A witty look at Tea Parties and the reactionaries that is both funny and frightening. It explores how it overtook the conservative movement after Obama became president. The book helps readers make sense of the chaos in the media and offers ideas for bringing a stop to it and help make America sane again
Compiling example after example, the editors of Crooks and Liars, a popular blog, examine the torrent of right-wing kookery—the eager willingness of conservatives to fervently believe things that are provably false—and its ramifications both for our national discourse and our national well-being. The authors show how this outlandish, overheated rhetoric—generated by mainstream-media figures like Glenn Beck, Rush Limbaugh, and Lou Dobbs—is accompanied by a wave of lethal right-wing threats and violence. They carefully expose the bias of Fox News contributors Neil Cavuto, Greta, Van Susteren, et al, and political opportunists like Sarah Palin and Newt Gingrich.
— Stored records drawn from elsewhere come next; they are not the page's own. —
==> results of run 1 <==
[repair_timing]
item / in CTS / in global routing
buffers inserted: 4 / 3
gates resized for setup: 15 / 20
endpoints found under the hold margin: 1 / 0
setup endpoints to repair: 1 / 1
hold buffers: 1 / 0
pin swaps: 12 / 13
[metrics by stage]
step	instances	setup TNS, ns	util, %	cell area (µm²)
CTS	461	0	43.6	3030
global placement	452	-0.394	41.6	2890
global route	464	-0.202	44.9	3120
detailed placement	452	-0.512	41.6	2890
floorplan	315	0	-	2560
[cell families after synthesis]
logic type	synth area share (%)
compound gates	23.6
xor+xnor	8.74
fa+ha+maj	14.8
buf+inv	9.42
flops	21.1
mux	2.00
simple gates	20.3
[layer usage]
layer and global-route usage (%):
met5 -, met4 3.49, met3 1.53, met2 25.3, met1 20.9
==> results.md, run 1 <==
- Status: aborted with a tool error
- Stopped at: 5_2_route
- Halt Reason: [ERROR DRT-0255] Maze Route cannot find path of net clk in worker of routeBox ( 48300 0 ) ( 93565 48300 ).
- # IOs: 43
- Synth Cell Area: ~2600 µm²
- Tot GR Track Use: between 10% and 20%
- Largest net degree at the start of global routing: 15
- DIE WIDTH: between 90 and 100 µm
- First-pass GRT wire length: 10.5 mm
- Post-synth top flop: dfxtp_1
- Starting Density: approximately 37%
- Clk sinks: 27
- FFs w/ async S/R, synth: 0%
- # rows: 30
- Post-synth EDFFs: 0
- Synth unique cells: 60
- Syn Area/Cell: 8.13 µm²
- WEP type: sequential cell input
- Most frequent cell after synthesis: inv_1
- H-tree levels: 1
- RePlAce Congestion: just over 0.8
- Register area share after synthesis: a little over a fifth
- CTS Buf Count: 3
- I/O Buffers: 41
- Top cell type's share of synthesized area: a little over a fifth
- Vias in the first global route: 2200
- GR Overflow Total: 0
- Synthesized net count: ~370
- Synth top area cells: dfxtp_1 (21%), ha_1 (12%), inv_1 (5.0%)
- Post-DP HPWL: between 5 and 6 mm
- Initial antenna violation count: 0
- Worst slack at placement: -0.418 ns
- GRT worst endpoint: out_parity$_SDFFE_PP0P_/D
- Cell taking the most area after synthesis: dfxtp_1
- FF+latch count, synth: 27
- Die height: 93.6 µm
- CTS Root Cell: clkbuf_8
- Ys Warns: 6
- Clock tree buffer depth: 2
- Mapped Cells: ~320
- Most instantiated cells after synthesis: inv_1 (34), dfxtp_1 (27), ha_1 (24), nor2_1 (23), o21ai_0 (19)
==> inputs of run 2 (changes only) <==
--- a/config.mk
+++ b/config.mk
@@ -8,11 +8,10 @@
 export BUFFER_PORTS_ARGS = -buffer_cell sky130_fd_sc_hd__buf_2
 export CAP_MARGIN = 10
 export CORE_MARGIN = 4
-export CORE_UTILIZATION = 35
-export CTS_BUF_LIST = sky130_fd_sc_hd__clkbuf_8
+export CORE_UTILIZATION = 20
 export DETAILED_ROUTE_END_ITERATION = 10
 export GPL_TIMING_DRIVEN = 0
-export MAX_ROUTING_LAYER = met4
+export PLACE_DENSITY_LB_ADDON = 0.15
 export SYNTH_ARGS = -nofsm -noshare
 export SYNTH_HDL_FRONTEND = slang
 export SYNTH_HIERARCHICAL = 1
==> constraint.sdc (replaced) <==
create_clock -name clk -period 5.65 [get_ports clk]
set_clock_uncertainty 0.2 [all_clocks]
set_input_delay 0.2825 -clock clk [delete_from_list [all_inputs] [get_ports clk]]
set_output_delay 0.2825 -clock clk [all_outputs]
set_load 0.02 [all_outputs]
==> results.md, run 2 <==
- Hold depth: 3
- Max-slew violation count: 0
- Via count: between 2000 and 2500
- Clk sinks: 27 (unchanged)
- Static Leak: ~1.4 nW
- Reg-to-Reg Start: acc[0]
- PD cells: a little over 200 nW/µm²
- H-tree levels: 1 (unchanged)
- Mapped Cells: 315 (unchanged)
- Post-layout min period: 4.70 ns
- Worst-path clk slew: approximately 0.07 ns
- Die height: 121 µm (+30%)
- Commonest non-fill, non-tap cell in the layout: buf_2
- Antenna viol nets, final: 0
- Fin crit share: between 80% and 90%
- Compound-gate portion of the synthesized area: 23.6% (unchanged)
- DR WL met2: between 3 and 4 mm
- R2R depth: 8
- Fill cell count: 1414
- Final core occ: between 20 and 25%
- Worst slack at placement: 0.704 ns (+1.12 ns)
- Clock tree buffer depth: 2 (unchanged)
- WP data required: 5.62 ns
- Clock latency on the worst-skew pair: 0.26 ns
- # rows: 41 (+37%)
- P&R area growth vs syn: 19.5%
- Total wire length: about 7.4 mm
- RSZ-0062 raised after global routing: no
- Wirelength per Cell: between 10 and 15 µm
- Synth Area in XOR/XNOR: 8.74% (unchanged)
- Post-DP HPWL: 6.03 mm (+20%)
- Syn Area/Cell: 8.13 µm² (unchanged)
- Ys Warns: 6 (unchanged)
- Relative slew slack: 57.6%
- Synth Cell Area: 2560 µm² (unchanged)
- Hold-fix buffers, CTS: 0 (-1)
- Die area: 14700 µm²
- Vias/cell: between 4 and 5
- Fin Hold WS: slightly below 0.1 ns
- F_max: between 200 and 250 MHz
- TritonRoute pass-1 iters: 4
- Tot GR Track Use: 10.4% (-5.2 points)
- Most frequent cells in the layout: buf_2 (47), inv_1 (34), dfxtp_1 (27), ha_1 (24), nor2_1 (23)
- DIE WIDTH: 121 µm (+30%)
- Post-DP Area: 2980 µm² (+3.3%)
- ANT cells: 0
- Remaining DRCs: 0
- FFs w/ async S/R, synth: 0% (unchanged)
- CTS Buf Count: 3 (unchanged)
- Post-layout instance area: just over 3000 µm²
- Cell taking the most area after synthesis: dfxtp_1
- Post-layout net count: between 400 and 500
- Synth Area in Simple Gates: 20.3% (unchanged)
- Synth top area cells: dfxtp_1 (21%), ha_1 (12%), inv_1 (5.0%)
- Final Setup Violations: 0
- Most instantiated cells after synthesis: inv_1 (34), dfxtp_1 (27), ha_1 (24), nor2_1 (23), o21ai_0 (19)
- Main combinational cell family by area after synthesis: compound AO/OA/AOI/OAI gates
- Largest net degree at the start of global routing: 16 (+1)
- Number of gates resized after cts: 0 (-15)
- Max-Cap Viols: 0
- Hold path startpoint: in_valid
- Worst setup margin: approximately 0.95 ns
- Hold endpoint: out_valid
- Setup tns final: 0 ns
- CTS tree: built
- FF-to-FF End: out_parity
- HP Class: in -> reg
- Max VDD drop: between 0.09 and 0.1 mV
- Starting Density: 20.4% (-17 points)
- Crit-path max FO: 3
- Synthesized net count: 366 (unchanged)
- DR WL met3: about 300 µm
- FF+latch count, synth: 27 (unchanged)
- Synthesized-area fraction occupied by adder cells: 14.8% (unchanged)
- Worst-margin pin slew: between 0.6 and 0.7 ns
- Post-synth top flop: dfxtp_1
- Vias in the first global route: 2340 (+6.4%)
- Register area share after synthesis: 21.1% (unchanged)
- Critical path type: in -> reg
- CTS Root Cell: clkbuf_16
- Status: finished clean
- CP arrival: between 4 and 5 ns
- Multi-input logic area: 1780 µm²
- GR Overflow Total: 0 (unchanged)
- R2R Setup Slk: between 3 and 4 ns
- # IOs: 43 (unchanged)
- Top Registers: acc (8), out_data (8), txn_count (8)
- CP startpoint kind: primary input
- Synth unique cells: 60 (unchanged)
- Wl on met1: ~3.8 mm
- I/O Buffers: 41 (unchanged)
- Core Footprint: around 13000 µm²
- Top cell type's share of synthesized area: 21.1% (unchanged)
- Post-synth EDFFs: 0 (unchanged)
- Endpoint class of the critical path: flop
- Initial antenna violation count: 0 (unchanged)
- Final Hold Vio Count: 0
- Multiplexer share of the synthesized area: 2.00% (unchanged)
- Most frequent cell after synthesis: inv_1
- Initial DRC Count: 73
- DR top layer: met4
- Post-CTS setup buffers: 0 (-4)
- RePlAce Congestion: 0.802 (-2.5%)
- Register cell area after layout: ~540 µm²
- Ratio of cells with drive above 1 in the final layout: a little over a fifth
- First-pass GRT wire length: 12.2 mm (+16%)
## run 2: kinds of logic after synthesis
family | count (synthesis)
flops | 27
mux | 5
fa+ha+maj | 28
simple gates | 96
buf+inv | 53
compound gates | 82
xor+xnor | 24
**src/rtl/rmii_rx_frame_ctrl.sv**
```systemverilog
// Frame-level RMII receive controller: MAC filter, length/FCS verdict, single-frame buffer handoff.
// Define RMII_RX_CRC_CHECK_EN to build the FCS checker; otherwise only length and filter decide.
//
// state   | meaning
// IDLE    | waiting for rx_busy to rise
// RECV    | writing bytes of a frame into the buffer, filtering on the first 6 bytes
// DISCARD | ignoring the rest of a dropped, overflowed or filtered frame
// CHECK   | one-cycle length/FCS verdict, then back to IDLE
module rmii_rx_frame_ctrl #(
    parameter int          ADDR_W   = 11,
    parameter logic [47:0] MAC_ADDR = 48'h02_00_00_00_00_01,
    parameter int          MIN_LEN  = 64
) (
    input  logic              clk,
    input  logic              rst,
    input  logic [7:0]        rx_data,
    input  logic              rx_rdy,
    input  logic              rx_busy,
    output logic              buf_we,
    output logic [ADDR_W-1:0] buf_addr,
    output logic [7:0]        buf_wdata,
    output logic              frm_valid,
    output logic [ADDR_W:0]   frm_len,
    input  logic              frm_ack,
    output logic              crc_err,
    output logic [7:0]        drop_cnt
);

    typedef enum logic [1:0] {IDLE, RECV, DISCARD, CHECK} state_t;

    localparam logic [ADDR_W:0] BUF_SIZE  = {1'b1, {ADDR_W{1'b0}}};
    localparam logic [ADDR_W:0] MIN_LEN_W = (ADDR_W+1)'(MIN_LEN);
    localparam logic [ADDR_W:0] HDR_LEN   = (ADDR_W+1)'(6);
    localparam logic [ADDR_W:0] FCS_LEN   = (ADDR_W+1)'(4);
    localparam logic [ADDR_W:0] PTR_ONE   = (ADDR_W+1)'(1);

    state_t            state_q, state_d;
    logic              busy_q;
    logic [ADDR_W:0]   wr_ptr_q, wr_ptr_d;
    logic              uc_q, uc_d, bc_q, bc_d;
    logic              uc_n, bc_n;
    logic              buf_we_q, buf_we_d;
    logic [ADDR_W-1:0] buf_addr_q, buf_addr_d;
    logic [7:0]        buf_wdata_q, buf_wdata_d;
    logic              frm_valid_q, frm_valid_d;
    logic [ADDR_W:0]   frm_len_q, frm_len_d;
    logic              crc_err_q, crc_err_d;
    logic [7:0]        drop_cnt_q, drop_cnt_d;
    logic              drop_inc, discard;
    logic              frame_start, frame_end;
    logic [7:0]        mac_byte;
    logic              crc_good;

`ifdef RMII_RX_CRC_CHECK_EN
    logic [31:0] crc_q, crc_d;

    function automatic logic [31:0] crc_next(input logic [31:0] c, input logic [7:0] d);
        logic [31:0] r;
        r = c ^ {24'h0, d};
        for (int i = 0; i < 8; i++) r = r[0] ? ((r >> 1) ^ 32'hEDB88320) : (r >> 1);
        return r;
    endfunction

    // Running register over data+FCS lands on the fixed CRC-32 residue for a good frame.
    assign crc_good = (crc_q == 32'hDEBB20E3);
`else
    assign crc_good = 1'b1;
`endif

    assign frame_start = rx_busy & ~busy_q;
    assign frame_end   = ~rx_busy & busy_q;

    always_comb begin
        mac_byte = 8'h00;
        case (wr_ptr_q[2:0])
            3'd0:    mac_byte = MAC_ADDR[47:40];
            3'd1:    mac_byte = MAC_ADDR[39:32];
            3'd2:    mac_byte = MAC_ADDR[31:24];
            3'd3:    mac_byte = MAC_ADDR[23:16];
            3'd4:    mac_byte = MAC_ADDR[15:8];
            3'd5:    mac_byte = MAC_ADDR[7:0];
            default: mac_byte = 8'h00;
        endcase
    end

    always_comb begin
        state_d     = state_q;
        wr_ptr_d    = wr_ptr_q;
        uc_d        = uc_q;
        bc_d        = bc_q;
        uc_n        = uc_q;
        bc_n        = bc_q;
        buf_we_d    = 1'b0;
        buf_addr_d  = buf_addr_q;
        buf_wdata_d = buf_wdata_q;
        frm_valid_d = frm_valid_q;
        frm_len_d   = frm_len_q;
        crc_err_d   = 1'b0;
        drop_inc    = 1'b0;
        discard     = 1'b0;
`ifdef RMII_RX_CRC_CHECK_EN
        crc_d       = crc_q;
`endif

        if (frm_ack && frm_valid_q) frm_valid_d = 1'b0;

        case (state_q)
            IDLE: begin
                if (frame_start) begin
                    if (frm_valid_q) begin
                        state_d  = DISCARD;
                        drop_inc = 1'b1;
                    end else begin
                        state_d  = RECV;
                        wr_ptr_d = '0;
                        uc_d     = 1'b1;
                        bc_d     = 1'b1;
`ifdef RMII_RX_CRC_CHECK_EN
                        crc_d    = 32'hFFFFFFFF;
`endif
                    end
                end
            end
            RECV: begin
                if (rx_rdy) begin
                    if (wr_ptr_q == BUF_SIZE) begin
                        discard  = 1'b1;
                        drop_inc = 1'b1;
                    end else begin
                        buf_we_d    = 1'b1;
                        buf_addr_d  = wr_ptr_q[ADDR_W-1:0];
                        buf_wdata_d = rx_data;
                        wr_ptr_d    = wr_ptr_q + PTR_ONE;
`ifdef RMII_RX_CRC_CHECK_EN
                        crc_d       = crc_next(crc_q, rx_data);
`endif
                        if (wr_ptr_q < HDR_LEN) begin
                            uc_n = uc_q & (rx_data == mac_byte);
                            bc_n = bc_q & (rx_data == 8'hFF);
                            uc_d = uc_n;
                            bc_d = bc_n;
                            discard = ~uc_n & ~bc_n;
                        end
                    end
                end
                // A frame abandoned on its last byte has no end left to wait for.
                if (discard)        state_d = frame_end ? IDLE : DISCARD;
                else if (frame_end) state_d = CHECK;
            end
            CHECK: begin
                if ((wr_ptr_q >= MIN_LEN_W) && crc_good) begin
                    frm_valid_d = 1'b1;
                    frm_len_d   = wr_ptr_q - FCS_LEN;
                end else begin
                    crc_err_d = 1'b1;
                    drop_inc  = 1'b1;
                end
                state_d = IDLE;
            end
            DISCARD: begin
                if (frame_end) state_d = IDLE;
            end
            default: state_d = IDLE;
        endcase

        drop_cnt_d = (drop_inc && (drop_cnt_q != 8'hFF)) ? drop_cnt_q + 8'd1 : drop_cnt_q;
    end

    always_ff @(posedge clk or posedge rst) begin
        if (rst) begin
            state_q     <= IDLE;
            busy_q      <= 1'b0;
            wr_ptr_q    <= '0;
            uc_q        <= 1'b0;
            bc_q        <= 1'b0;
            buf_we_q    <= 1'b0;
            buf_addr_q  <= '0;
            buf_wdata_q <= 8'h00;
            frm_valid_q <= 1'b0;
            frm_len_q   <= '0;
            crc_err_q   <= 1'b0;
            drop_cnt_q  <= 8'h00;
`ifdef RMII_RX_CRC_CHECK_EN
            crc_q       <= 32'hFFFFFFFF;
`endif
        end else begin
            state_q     <= state_d;
            busy_q      <= rx_busy;
            wr_ptr_q    <= wr_ptr_d;
            uc_q        <= uc_d;
            bc_q        <= bc_d;
            buf_we_q    <= buf_we_d;
            buf_addr_q  <= buf_addr_d;
            buf_wdata_q <= buf_wdata_d;
            frm_valid_q <= frm_valid_d;
            frm_len_q   <= frm_len_d;
            crc_err_q   <= crc_err_d;
            drop_cnt_q  <= drop_cnt_d;
`ifdef RMII_RX_CRC_CHECK_EN
            crc_q       <= crc_d;
`endif
        end
    end

    assign buf_we    = buf_we_q;
    assign buf_addr  = buf_addr_q;
    assign buf_wdata = buf_wdata_q;
    assign frm_valid = frm_valid_q;
    assign frm_len   = frm_len_q;
    assign crc_err   = crc_err_q;
    assign drop_cnt  = drop_cnt_q;

endmodule

```
**config.mk**
```make
export PLATFORM = sky130hd
export DESIGN_NAME = rmii_rx_frame_ctrl
export DESIGN_NICKNAME = d
export VERILOG_FILES = /design/src/rtl/rmii_rx_frame_ctrl.sv
export SDC_FILE = /design/constraint.sdc
export NUM_CORES = 1
export LEC_CHECK = 0
export BUFFER_PORTS_ARGS = -buffer_cell sky130_fd_sc_hd__buf_4
export CAP_MARGIN = 20
export CORE_UTILIZATION = 44
export DETAILED_ROUTE_END_ITERATION = 7
export HOLD_SLACK_MARGIN = 0.15
export PLACE_DENSITY = 0.77
export SLEW_MARGIN = 10
export SYNTH_ARGS = -nofsm -noshare
export SYNTH_HDL_FRONTEND = slang
export SYNTH_SLANG_ARGS = --single-unit
```
**constraint.sdc**
```tcl
create_clock -name clk -period 3.7 [get_ports clk]
set_input_delay 0.37 -clock clk [delete_from_list [all_inputs] [get_ports clk]]
set_output_delay 0.37 -clock clk [all_outputs]
set_load 0.02 [all_outputs]
```
==> reports/metrics.cfg <==
[worst_setup_path]
r2r-start=wr_ptr_q[2]
cp.arrival_ns=2.56
cp.required_ns=3.92
reg2reg_setup_slack_ns=1.36
path_class=flip-flop to flip-flop
startpoint=wr_ptr_q[2]
r2r_cells=8
cp_max_fo=34
crit_top_cell=nor2_1
crit_slowest_cell=dfrtp_1
endpoint_kind=flip-flop
worst-path-stages=8
critPathBufInv=2
cp-start-kind=flip-flop
crit_chain=inv_1 > ha_1 > and4b_1 > a31oi_2 > buf_4 > nor2_1 > nor4b_1 > nor2_1
cp_top_family=simple AND/OR/NAND/NOR gates
cp-endpoint=uc_q
rr_endpoint=uc_q
max_stage_delay_ns=0.53

[power]
ir_worst_vdd_mv=0.415
total_power_mw=2.18
leakage_nw=1.78
power_density_nw_per_um2=613

[synthesis]
ys_async_sr_fraction_pct=100
ys_seq_elements=59
syn_nets=283
ys_seq_area_share_pct=51.3
syn_area_sq_um=2880
synth_cells=262
synth.distinct_cells=42
ys_warn_count=0
avgSynthCellArea_sq_um=11.0
synth_top_flop_cell=dfrtp_1
synth_enable_flop_cells=0

[layout]
layout-drive-gt1-share_pct=31.4
syn_to_final_growth_pct=23.2
final_core_util_pct=55.8
nets=338
num_antenna_cells=0
final_cell_mix=dfrtp_1 (59), buf_4 (58), nor2_1 (34)
final_common_cell=dfrtp_1

[cts]
cts_setup_buffers=0
cts_buffer_depth=2
cts_tree=done
clock_latency_ns=0.34
cts_root_buf=clkbuf_8
clock-sinks=59
h-tree-depth=3
numCtsBuffers=9
clk_pin_slew_ns=0.06

[placed_design]
place_ws_ns=1.42
place.gp.congestion=0.839
dp_hpwl_um=3960
port_buffers=54

[timing]
fin_crit_sh_pct=63.2
worst_pin_slew_ns=0.809
setup_ws_ns=1.36
finalHoldViolations=0
setup_viol=0
layout_min_cycle_time_ns=2.34
grt_setup_unrepaired=no
max_freq_mhz=427
fin_worst_skew_ns=0.00536
timing.setup.tns_ns=0
max-slew-margin-rel_pct=46.0
drv_slew=0

[drt]
vias_per_cell=5.30
vias=2116
ant_nets=0
drc=0
wl_per_cell_um=14.5
dr.pass1.iters=5
wl_um=5770
drt_iter0_drc=101

[run]
cap_violations=0

[die]
die_w_um=82.9
io_pins=55
die_y_um=82.9
start_util_pct=45.3
core_sq_um=6350
dieArea_sq_um=6870
rows=29

[global_routing]
grt-ovfl-total=0
grt.total_usage_pct=18.7
grt_max_degree=40
grt_pass1_vias=2086
grt_pass1_wl_um=10100
antenna_found_initial=0

[outcome]
status=finished, final reports clean

[worst_hold_path]
hold_path.class=input port to asynchronous set/reset pin

==> registers in the layout (all words and copies together), names as in the netlist <==
signal / flops
frm_valid: 1
uc_q: 1
crc_err: 1
buf_addr: 11
bc_q: 1
busy_q: 1
wr_ptr_q: 12
frm_len: 12
drop_cnt: 8
state_q: 2
buf_wdata: 8
buf_we: 1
The book explores the main drivers of this descent into madness: the extremist Radical Right and the longtime Republican willingness—dating back to Nixon, but refined in more recent years by Lee Atwater and his acolytes—to engage in a divisive politics of resentment, both racial and cultural.
It takes a critical look at how Tea Party provocateurs like Dick Armey and his Freedom Works organization that take huge contributions from big money interests like former presidential candidate Steve Forbes that are willing to turn a blind eye to bigots, birthers and neo-John Birchers. The book demonstrates how the Tea Party is the true face of the Republican Party.
The authors propose simple ways ordinary Americans can help stop the descent into blind opposition for it own sake. They suggest that news audiences demand accountability by from their sources by critically commenting on their Web site and to their editors or producers. They write “confronting the media malfeasance that makes rightwing populism possible is only an important first step in meeting the challenges posed by the rise of this political pathology in American life. Ultimately, it means confronting the movement and its leaders, particularly in their embrace of conspiracy theories, falsehoods, scapegoating, and vicious eliminationist rhetoric.”